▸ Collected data

$ cat src/rtl/ram8_ctrl_pkg.sv
// Shared types and defaults for the two-port RAM8 front end.
// Pure declarations: no latency, no flow control.
package ram8_ctrl_pkg;

    localparam int DEF_DATA_W = 16;
    localparam int DEF_ADDR_W = 3;

    typedef enum logic {
        ST_CLEAR = 1'b0,
        ST_SERVE = 1'b1
    } state_e;

    function automatic state_e entry_state(input bit clear_on_reset);
        return clear_on_reset ? ST_CLEAR : ST_SERVE;
    endfunction

endpackage

$ cat src/rtl/rr_arb2.sv
// Two-way round-robin grant; combinational, zero latency.
// On conflict the requester that was not served last wins; a lone request always wins.
module rr_arb2 (
    input  logic [1:0] req,
    input  logic       last,
    output logic [1:0] gnt
);

    always_comb begin
        gnt = req;
        if (req == 2'b11) begin
            gnt = last ? 2'b01 : 2'b10;
        end
    end

endmodule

▸ REQUIRED WORK
Could you write out the full data verbatim?

▸ RESULT
$ cat src/rtl/ram8_ctrl_pkg.sv
// Shared types and defaults for the two-port RAM8 front end.
// Pure declarations: no latency, no flow control.
package ram8_ctrl_pkg;

    localparam int DEF_DATA_W = 16;
    localparam int DEF_ADDR_W = 3;

    typedef enum logic {
        ST_CLEAR = 1'b0,
        ST_SERVE = 1'b1
    } state_e;

    function automatic state_e entry_state(input bit clear_on_reset);
        return clear_on_reset ? ST_CLEAR : ST_SERVE;
    endfunction

endpackage

$ cat src/rtl/rr_arb2.sv
// Two-way round-robin grant; combinational, zero latency.
// On conflict the requester that was not served last wins; a lone request always wins.
module rr_arb2 (
    input  logic [1:0] req,
    input  logic       last,
    output logic [1:0] gnt
);

    always_comb begin
        gnt = req;
        if (req == 2'b11) begin
            gnt = last ? 2'b01 : 2'b10;
        end
    end

endmodule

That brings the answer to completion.